By Vivienne Clarke
The exemption allowing senior inter-county football and hurling games to take place during Covid-19 lockdowns in 2020 had always been timed to conclude at the end of the year, Taoiseach Micheál Martin has said.
All decisions about the playing of sport had been designed to keep activity levels and movement low in society, Mr Martin added, although policy would be reviewed over the coming weeks.
His comments come after sporting bodies were informed that elite Gaelic games will no longer be allowed during Level 5 restrictions, under revised “Living with Covid” Government guidelines to be published after next week.
Speaking on RTÉ radio’s Morning Ireland, Mr Martin said the contagiousness of new Covid-19 variants had formed part of the Government decision to suspend games for the time being.
“We want to keep activity levels low in society more generally in terms of mobility and in terms of the potential for the spread of the disease,” he said.
“What’s emerging in terms of the close contact testing that’s come back in the last week, the positivity rate among close contacts is at 22 per cent.
“Prior to this wave it would have been around 10 per cent or 11 per cent, so that gives an illustration perhaps of the transmissibility of this variant and its impact.”
Mr Martin said that he thought the “inter-county GAA situation” had worked well last year, but it had to be looked at “afresh” for 2021.
Inter-county sport for both soccer and the GAA had made a difference during the pandemic, he said.
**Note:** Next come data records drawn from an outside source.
$ cat config.mk
export PLATFORM = sky130hd
export DESIGN_NAME = dca_serial_ctrl
export DESIGN_NICKNAME = d
export VERILOG_FILES = /design/src/dca_pkg.sv /design/src/dca_buf_if.sv /design/src/dca_fifo2.sv /design/src/dca_serial_ctrl.sv
export SDC_FILE = /design/constraint.sdc
export NUM_CORES = 1
export LEC_CHECK = 0
export BUFFER_PORTS_ARGS = -buffer_cell sky130_fd_sc_hd__clkbuf_2
export CAP_MARGIN = 20
export CORE_AREA = 5 5 110 132
export DETAILED_ROUTE_END_ITERATION = 7
export DIE_AREA = 0 0 115 137
export PLACE_DENSITY = 0.46
export SYNTH_ARGS = -nofsm -noshare
export SYNTH_HDL_FRONTEND = slang
export SYNTH_SLANG_ARGS = --single-unit
$ cat constraint.sdc
create_clock -name CORE_CLK -period 3.8 [get_ports CORE_CLK]
set_clock_uncertainty 0.15 [all_clocks]
set_input_delay 0.19 -clock CORE_CLK [delete_from_list [all_inputs] [get_ports CORE_CLK]]
set_output_delay 0.19 -clock CORE_CLK [all_outputs]
set_load 0.02 [all_outputs]
$ cat src/dca_pkg.sv
`default_nettype none
package dca_pkg;

    // Conversion result width and straight-binary step (supply / 4096)
    localparam int RES_W = 12;
    localparam int CODE_STEPS = 4096;

    // Control word layout, shifted in MSB first
    localparam int CW_W = 8;
    localparam int CW_SEL_LO = 3;
    localparam int CW_SEL_MID = 4;
    localparam int CW_SEL_HI = 5;

    // Serial clock positions inside one conversion
    localparam logic [4:0] CLK_NONE = 5'h00;
    localparam logic [4:0] CLK_FIRST = 5'h01;
    localparam logic [4:0] CLK_HOLD = 5'h04;
    localparam logic [4:0] CLK_DATA = 5'h05;
    localparam logic [4:0] CLK_LAST = 5'h10;
    localparam logic [3:0] RISE_ZERO = 4'h0;
    localparam logic [3:0] RISE_ONE = 4'h1;
    localparam logic [3:0] WORD_LAST = 4'h7;

    // Channel codes and reset values
    localparam logic CHAN_A = 1'b0;
    localparam logic CHAN_B = 1'b1;
    localparam logic [7:0] CW_RESET = 8'h00;
    localparam logic [RES_W-1:0] CODE_ZERO = 12'h000;

    // Result buffer shape
    localparam int BUF_DEPTH = 2;

    typedef logic [RES_W-1:0] dca_code_t;

    // Converter phase inside a frame
    typedef enum logic [1:0] {
        PH_IDLE = 2'b00,
        PH_TRACK = 2'b01,
        PH_CONV = 2'b10,
        PH_DOWN = 2'b11
    } dca_phase_e;

endpackage
`default_nettype wire

$ cat src/dca_buf_if.sv
`timescale 1ns/1ps
`default_nettype none
interface dca_buf_if;
    import dca_pkg::*;
    logic in_valid;
    logic in_ready;
    dca_code_t in_data;
    logic out_valid;
    logic out_ready;
    dca_code_t out_data;

    // Buffer side
    modport store (
        input in_valid, in_data, out_ready,
        output in_ready, out_valid, out_data
    );
    // Producer and consumer side
    modport user (
        output in_valid, in_data, out_ready,
        input in_ready, out_valid, out_data
    );
endinterface
`default_nettype wire

$ cat src/dca_fifo2.sv
`timescale 1ns/1ps
`default_nettype none
module dca_fifo2 import dca_pkg::*; #(
    parameter int W = RES_W,
    parameter int DEPTH = BUF_DEPTH
) (
    // Clock and control
    input wire logic clk,
    input wire logic rst,
    input wire logic ce,
    // Buffer ports
    dca_buf_if.store b
);
    localparam int PW = (DEPTH > 1) ? $clog2(DEPTH) : 1;
    localparam int CW = $clog2(DEPTH + 1);
    localparam logic [PW-1:0] PTR_LAST = PW'(DEPTH - 1);
    localparam logic [CW-1:0] CNT_FULL = CW'(DEPTH);

    typedef struct packed {
        logic [DEPTH-1:0][W-1:0] mem;
        logic [PW-1:0] wp;
        logic [PW-1:0] rp;
        logic [CW-1:0] cnt;
        logic rdy;
    } fifo_s;

    fifo_s s_q;
    fifo_s s_d;
    logic push;
    logic pop;

    // Next state: write, read, count and registered ready
    always_comb begin
        s_d = s_q;
        push = b.in_valid & s_q.rdy;
        pop = b.out_ready & (s_q.cnt != '0);
        if (push) begin
            s_d.mem[s_q.wp] = b.in_data;
            s_d.wp = (s_q.wp == PTR_LAST) ? '0 : s_q.wp + 1'b1;
        end
        if (pop) begin
            s_d.rp = (s_q.rp == PTR_LAST) ? '0 : s_q.rp + 1'b1;
        end
        s_d.cnt = s_q.cnt + CW'(push) - CW'(pop);
        s_d.rdy = (s_d.cnt != CNT_FULL);
        if (!ce) begin
            s_d = s_q;
        end
    end

    // State register
    always_ff @(posedge clk) begin
        if (rst) begin
            s_q <= '0;
            s_q.rdy <= 1'b1;
        end else begin
            s_q <= s_d;
        end
    end

    // Handshake outputs
    assign b.in_ready = s_q.rdy & ce;
    assign b.out_valid = (s_q.cnt != '0);
    assign b.out_data = s_q.mem[s_q.rp];
endmodule
`default_nettype wire

$ cat src/dca_serial_ctrl.sv
// How it works
// [RULE1] Host sends, during each conversion, the channel for the following one.
// [RULE2] Frame select and clock falling together: next rising edge samples first.
// [RULE3] No start-up delay; the very first frame converts fully.
// [RULE4] First result after power-up always comes from input A.
// [RULE5] Channel taken from control word bits 5..3; other bits ignored.
// [RULE6] Channel bits 00 select input A, 01 input B; top bit ignored.
// [RULE7] Host never sets middle channel bit; output is then undefined.
// [RULE8] Results are 12-bit unsigned straight binary, step supply/4096.
// [RULE9] Powered up while frame select low, down while it is high.
// [RULE10] Power-down after 16th falling edge until next conversion's first.
// [RULE11] Back-to-back conversions of 16 clocks while frame select low.
// [RULE12] Host keeps serial clock at or below 8 MHz.
// [RULE13] Host gives each frame a multiple of 16 rising edges.
// [RULE14] Serial input sampled on first 8 rising edges of each conversion.
// [RULE15] Serial output released while frame select high, driven while low.
// [RULE16] Track three clocks, then convert; data MSB first from 5th clock.
// [RULE17] Control word shifted MSB first: bit 7 first, bit 0 eighth.
`timescale 1ns/1ps
`default_nettype none
module dca_serial_ctrl import dca_pkg::*; (
    // Clock, reset and enable
    input wire logic CORE_CLK,
    input wire logic RESET,
    input wire logic CE,
    // Serial pins
    input wire logic CS_N,
    input wire logic SCLK,
    input wire logic DIN,
    output logic DOUT,
    output logic DOUT_OE,
    // Sample request to the converter core
    output logic SAMPLE_REQ,
    output logic SAMPLE_CHAN,
    // Conversion results from the converter core
    input wire logic RESULT_VALID,
    input wire logic [RES_W-1:0] RESULT_CODE,
    output logic RESULT_READY,
    // Status
    output logic POWERED,
    output logic TRACKING
);

    typedef struct packed {
        logic cs_s1;
        logic cs_s2;
        logic cs_p;
        logic sck_s1;
        logic sck_s2;
        logic sck_p;
        logic din_s1;
        logic din_s2;
        logic [3:0] rise_cnt;
        logic [4:0] fall_cnt;
        logic [CW_W-1:0] word;
        logic chan;
        dca_code_t shift;
        dca_phase_e phase;
        logic dout;
        logic oe;
        logic pwr;
        logic track;
        logic req;
        logic req_chan;
        logic seen_req;
        logic rdy;
    } ctl_s;

    ctl_s s_q;
    ctl_s s_d;
    logic cs_low;
    logic cs_fell;
    logic rise;
    logic fall;
    logic pop;
    logic [4:0] kfall;
    logic [CW_W-1:0] wnext;

    dca_buf_if bif ();

    // Two-entry result buffer between converter core and shifter
    dca_fifo2 #(
        .W(RES_W),
        .DEPTH(BUF_DEPTH)
    ) u_buf (
        .clk(CORE_CLK),
        .rst(RESET),
        .ce(CE),
        .b(bif.store)
    );

    // Buffer connections
    assign bif.in_valid = RESULT_VALID & s_q.rdy; // Only what ready promised
    assign bif.in_data = RESULT_CODE;
    assign bif.out_ready = pop;

    // Pin sampling, edge finding and conversion sequencing
    always_comb begin
        s_d = s_q;
        pop = 1'b0;
        s_d.req = 1'b0;
        s_d.cs_s1 = CS_N;
        s_d.cs_s2 = s_q.cs_s1;
        s_d.cs_p = s_q.cs_s2;
        s_d.sck_s1 = SCLK;
        s_d.sck_s2 = s_q.sck_s1;
        s_d.sck_p = s_q.sck_s2;
        s_d.din_s1 = DIN;
        s_d.din_s2 = s_q.din_s1;
        cs_low = ~s_q.cs_s2;
        cs_fell = s_q.cs_p & ~s_q.cs_s2;
        rise = cs_low & s_q.sck_s2 & ~s_q.sck_p;
        // Frame start with clock low counts as the first falling edge
        fall = cs_low & ~s_q.sck_s2 & (s_q.sck_p | cs_fell); // RULE2
        kfall = ((s_q.fall_cnt == CLK_LAST) || (s_q.fall_cnt == CLK_NONE))
            ? CLK_FIRST : s_q.fall_cnt + 5'h01;
        wnext = {s_q.word[CW_W-2:0], s_q.din_s2};
        if (!cs_low) begin
            // Frame closed: counters cleared, output released
            s_d.rise_cnt = RISE_ZERO;
            s_d.fall_cnt = CLK_NONE;
            s_d.phase = PH_IDLE;
            s_d.oe = 1'b0; // RULE15
            s_d.dout = 1'b0;
            s_d.track = 1'b0;
        end else begin
            s_d.oe = 1'b1; // RULE15
            if (rise) begin
                s_d.rise_cnt = s_q.rise_cnt + 4'h1; // RULE11
                if (s_q.rise_cnt <= WORD_LAST) begin
                    s_d.word = wnext; // RULE14 RULE17
                end
                if (s_q.rise_cnt == WORD_LAST) begin
                    // Only the low channel bit steers the multiplexer
                    s_d.chan = wnext[CW_SEL_LO]; // RULE5 RULE6
                end
            end
            if (fall) begin
                s_d.fall_cnt = kfall;
                if (kfall == CLK_FIRST) begin
                    // Track starts; ask the core for the chosen input
                    s_d.phase = PH_TRACK; // RULE11 RULE16
                    s_d.track = 1'b1;
                    s_d.req = 1'b1; // RULE3
                    s_d.req_chan = s_q.chan;
                    s_d.seen_req = 1'b1;
                end
                if (kfall == CLK_HOLD) begin
                    s_d.phase = PH_CONV; // RULE16
                    s_d.track = 1'b0;
                end
                if (kfall < CLK_DATA) begin
                    s_d.dout = 1'b0; // RULE16
                end else if (kfall == CLK_DATA) begin
                    // Load oldest result, MSB goes out first
                    pop = bif.out_valid;
                    s_d.shift = bif.out_valid ? bif.out_data : CODE_ZERO;
                    s_d.dout = s_d.shift[RES_W-1]; // RULE8 RULE16
                end else begin
                    s_d.dout = s_q.shift[RES_W-2];
                    s_d.shift = {s_q.shift[RES_W-2:0], 1'b0};
                end
                if (kfall == CLK_LAST) begin
                    s_d.phase = PH_DOWN; // RULE10
                end
            end
        end
        s_d.pwr = cs_low & (s_d.phase != PH_DOWN); // RULE9 RULE10
        // Ready next cycle unless the buffer ends this cycle full
        s_d.rdy = pop | (bif.in_ready & ~(bif.out_valid & bif.in_valid));
        if (!CE) begin
            s_d = s_q;
            pop = 1'b0;
        end
    end

    // State register; first request after reset is input A
    always_ff @(posedge CORE_CLK) begin
        if (RESET) begin
            s_q <= '0;
            s_q.cs_s1 <= 1'b1;
            s_q.cs_s2 <= 1'b1;
            s_q.cs_p <= 1'b1;
            s_q.word <= CW_RESET;
            s_q.chan <= CHAN_A; // RULE4
            s_q.phase <= PH_IDLE;
        end else begin
            s_q <= s_d;
        end
    end

    // Outputs straight from the state register
    assign DOUT = s_q.dout;
    assign DOUT_OE = s_q.oe;
    assign SAMPLE_REQ = s_q.req;
    assign SAMPLE_CHAN = s_q.req_chan;
    assign RESULT_READY = s_q.rdy;
    assign POWERED = s_q.pwr;
    assign TRACKING = s_q.track;
endmodule
`default_nettype wire

==> results of run 1 <==
==> power groups by stage <==
stage | registers [W] | logic [W] | clock network, W
finish | 0.000757 | 0.000103 | 0.000816
detailed placement | 0.000773 | 0.0000924 | 0
global placement | 0.000773 | 0.0000927 | 0
floorplan | 0.000773 | 0.0000582 | 0
CTS | 0.000757 | 0.000105 | 0.000844
global route | 0.000759 | 0.000116 | 0.000878
==> layout by cell type, fill, tap and decap left out, drive strengths merged, types with 7 or more instances in the layout <==
cell         netlist  layout
dlygate4sd3        0      15
mux2i             22      22
a22oi             12      12
nand2b             7       7
clkbuf            14      34
nor2              47      47
o21ai             28      28
mux2              11      11
dfxtp             70      70
nand2             46      46
nand3              9       9
a21oi             43      43
==> worst reg2reg max path, delay by kind of cell (launching register included) <==
kind,cells,cell delay (ps)
flip-flops,1,460
AO/OA/AOI/OAI,3,480
adder cells (fa/ha/maj),3,640
buffers and inverters,2,190
AND/OR/NAND/NOR,6,950
XOR/XNOR,2,300
==> logic make-up after synthesis <==
family	Yosys count	share of synthesized area [%]
and+or+nand+nor	132	18.60
AOI/OAI and AO/OA	102	18.91
DFF	70	43.85
muxes	33	10.77
buffers and inverters	28	3.680
xor gates and xnor gates	6	2.232
adders and majority gates	5	1.958
==> registers in the layout, summed over array words and instances, names as in the netlist <==
| name | flops |
|---|---|
| POWERED | 1 |
| u_buf.s_q | 29 |
| SAMPLE_REQ | 1 |
| DOUT | 1 |
| DOUT_OE | 1 |
| TRACKING | 1 |
| RESULT_READY | 1 |
| SAMPLE_CHAN | 1 |
| s_q | 34 |
==> cell usage after synthesis (4+ instances only) <==
master / number / share of area [%]
xor2_1: 4 / 1.1
nand3_1: 9 / 1.4
nand2b_1: 7 / 1.4
a22oi_1: 12 / 2.8
clkbuf_1: 14 / 1.6
a21oi_1: 42 / 6.6
ha_1: 5 / 2.0
mux2_2: 11 / 3.9
nor2_1: 47 / 5.5
inv_1: 6 / 0.70
dfxtp_1: 70 / 44
mux2i_1: 22 / 6.9
nor2b_1: 4 / 0.78
o21ai_0: 22 / 3.4
o21ai_1: 6 / 0.94
buf_2: 4 / 0.63
nand2_1: 46 / 5.4
==> worst max-delay path by stage <==
stage | start | endpoint | slack, ps
final | s_q[31] | u_buf.s_q[0] | 500
after global routing | s_q[31] | u_buf.s_q[0] | 270
after CTS | s_q[31] | u_buf.s_q[0] | 490
after detailed placement | s_q[31] | u_buf.s_q[0] | 510
after global placement | s_q[31] | u_buf.s_q[0] | 590
after floorplan | s_q[31] | u_buf.s_q[0] | 840
==> layout make-up <==
cell class / count / area [um^2] / share of cell area, %
Clock buffer: 9 / 225.2 / 5.778
Clock inverter: 6 / 63.81 / 1.637
Inverter: 6 / 22.52 / 0.5778
Multi-Input combinational cell: 278 / 1677 / 43.02
Sequential cell: 70 / 1401 / 35.95
Tap cell: 168 / 210.2 / 5.393
Timing Repair Buffer: 43 / 297.8 / 7.640
==> layer usage <==
metal	share of wire (%)	global-route usage (%)
met1	48	12.88
met2	47	16.54
met3	3.0	2.786
met4	1.5	3.653
met5	0	0
==> through the flow <==
stage               cells  util (%)  worst slack, ps
floorplan             376         -            840.4
global placement      550     26.35            592.5
detailed placement    550     26.35            511.6
CTS                   580     29.70            493.2
global route          580     29.70            274.5
finish                580     29.70            495.6
==> tab_implementation.tex, run 1 <==
\begin{tabular}{lr}
\hline
Metric & Value \\
\hline
\multicolumn{2}{l}{\textbf{Timing}} \\
\quad Worst hold margin & around 220 ps \\
\quad Period utilization & 86.96\% \\
\quad Maximum operating frequency & 302.6 MHz \\
\quad Total setup violations reported at the end of the flow & 0 \\
\quad Number of max-slew violations in the final report & 0 \\
\quad Worst slew pin tran & approximately 1000 ps \\
\quad Hold violation total from the final report & 0 \\
\quad Setup repair after global routing missed its margin & false \\
\quad Final setup TNS & 0 ps \\
\quad Min Tclk post-route & 3304 ps \\
\quad Remaining max-slew budget at the tightest pin & 32.37\% \\
\multicolumn{2}{l}{\textbf{Critical path}} \\
\quad Cell count along the critical path & 16 \\
\quad Type of origin of the critical path & register \\
\quad Setup slack, reg-to-reg & between 400 and 500 ps \\
\quad Critical path class & reg2reg \\
\quad Startpoint of the lowest-slack register-to-register path & s\_q[31] \\
\quad Worst-case reg-to-reg path depth & 16 \\
\quad Cell repeated most along the worst path & ha\_1 \\
\quad Type of element capturing the critical path & register \\
\quad Number of buffers and inverters on the critical path & 2 \\
\quad CP Data Arrival Time & 3350 ps \\
\quad Highest fanout seen on the critical path & 8 \\
\quad Capturing point of the worst reg2reg path & u\_buf.s\_q[0] \\
\quad Cell family with most CP delay & simple AND/OR/NAND/NOR gates \\
\quad Ordered cell list for the critical path & inv\_1, ha\_1, nand2b\_1, a2bb2oi\_1, o21a\_1, or3\_1, nor2\_1, ha\_1, inv\_1, ha\_1, xor2\_1, xnor2\_1, nor2\_1, nand2\_1, o21ai\_0, nand2\_1 \\
\quad Worst path max stage delay & 460 ps \\
\quad CP max stage cell & dfxtp\_1 \\
\quad CP required & 3840 ps \\
\multicolumn{2}{l}{\textbf{Min path}} \\
\quad Hold Path Origin & RESET \\
\quad Number of cells traversed by the worst hold path & 3 \\
\quad Class of the tightest hold or removal check & in2reg \\
\quad Hold Crit Endpoint & s\_q[47] \\
\multicolumn{2}{l}{\textbf{Global routing}} \\
\quad Pin count of the biggest net entering global routing & 55 \\
\quad Initial antenna violation count & 0 \\
\quad Global-route wire length before repair & $\sim$13000 um \\
\quad Grt total ovfl & 0 \\
\quad Number of global-route vias before repair & roughly 2600 \\
\quad Gr usage total & 10.18\% \\
\multicolumn{2}{l}{\textbf{Drt}} \\
\quad Number of remaining DRC errors & 0 \\
\quad Detailed router's first-iteration violation count & 94 \\
\quad Routed vias & 2671 \\
\quad Final routed wirelength across all metal layers & 7562 um \\
\quad Routed wire per std cell & 13.04 um \\
\quad Number of detailed-routing iterations run before antenna repair & 5 \\
\quad Routed Antenna Nets & 0 \\
\quad Vias per cell & 4.605 \\
\multicolumn{2}{l}{\textbf{Clocking}} \\
\quad Cell at the root of the clock tree & clkbuf\_16 \\
\quad Number of gates resized after cts & 0 \\
\quad Setup Buffers After CTS & 0 \\
\quad Hold\_buf cts & 15 \\
\quad H-Tree Level Count & 3 \\
\quad Source-to-sink clock delay at the later pin of the worst-skew pair & 320 ps \\
\quad CTS tree & built \\
\quad CTS buffer count & 9 \\
\quad Clock edge transition at the registers on the reported setup and hold paths & 60 ps \\
\quad Sink count of the clock tree & 70 \\
\quad Maximum buffer depth of the clock tree & 2 \\
\multicolumn{2}{l}{\textbf{Synth}} \\
\quad Top flip-flop cell by instance count after synthesis & dfxtp\_1 \\
\quad Post-synthesis cell area & approximately 3200 um\^{}2 \\
\quad Post-synthesis sequential area ratio & a little over two fifths \\
\quad Async set-or-reset flop fraction in the synthesized netlist & 0\% \\
\quad Distinct cell type count after synthesis & 48 \\
\quad EDFF count, synth & 0 \\
\quad Yosys warnings & 0 \\
\quad Number of standard cells after synthesis & 376 \\
\quad Syn Area/Cell & roughly 8.5 um\^{}2 \\
\quad Yosys reg bits & 70 \\
\quad Mapped Nets & 400 \\
\multicolumn{2}{l}{\textbf{Power}} \\
\quad Design Power & 0.001676 W \\
\quad PwrDens & between 400 and 500 nW/um\^{}2 \\
\quad Proportion of power drawn by flip-flops and latches & 45.2\% \\
\quad Combinational power share & about 6.2\% \\
\quad Sw power & 0.0003831 W \\
\quad Internal power consumption & $\sim$0.0013 W \\
\quad Part of the total power dissipated in the clock network & 48.7\% \\
\quad Standby leakage power & 1.565 nW \\
\quad VDD IR max & 0.1901 mV \\
\quad Fraction of power spent switching nets & 22.86\% \\
\multicolumn{2}{l}{\textbf{Layout}} \\
\quad Number of fill cells in the layout & 1416 \\
\quad Final layout net count & 432 \\
\quad Total inserted antenna cells & 0 \\
\quad Post-synthesis to final-layout area growth & 21.97\% \\
\quad Total non-filler cell area in the finished layout & around 3900 um\^{}2 \\
\quad Fraction of final layout cells sized beyond drive strength 1 & 14.32\% \\
\multicolumn{2}{l}{\textbf{Placed design}} \\
\quad Routability cong. & 0.8114 \\
\quad Total half-perimeter wirelength after legalization and detailed placement & 4900 um \\
\quad I/O Buffers & 25 \\
\quad DP Area & between 3000 and 4000 um\^{}2 \\
\multicolumn{2}{l}{\textbf{Floorplan}} \\
\quad Initial standard-cell utilization of the core & 24.35\% \\
\quad Number of placement rows & 46 \\
\quad I/O pins & 26 \\
\quad Overall die height & 137 um \\
\quad DIE AREA & 15760 um\^{}2 \\
\quad CORE AREA & around 13000 um\^{}2 \\
\quad Die span in x & 115 um \\
\multicolumn{2}{l}{\textbf{Flow run}} \\
\quad Max\_cap viols & 0 \\
\multicolumn{2}{l}{\textbf{Status}} \\
\quad Run status & complete, no violations \\
\hline
\end{tabular}
(Power assumes the default switching activity.)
There was a balance to be maintained in terms of mental health and quality of life.
Even though the figures for hospitalisations were coming down, the numbers were still higher than the 20 per cent peak last April, Mr Martin added.
The numbers needed to be kept in context as the country moved slowly out of stringent restrictions.
Sport would be looked at “more generally” in the Government’s plans which were being currently reviewed, he said.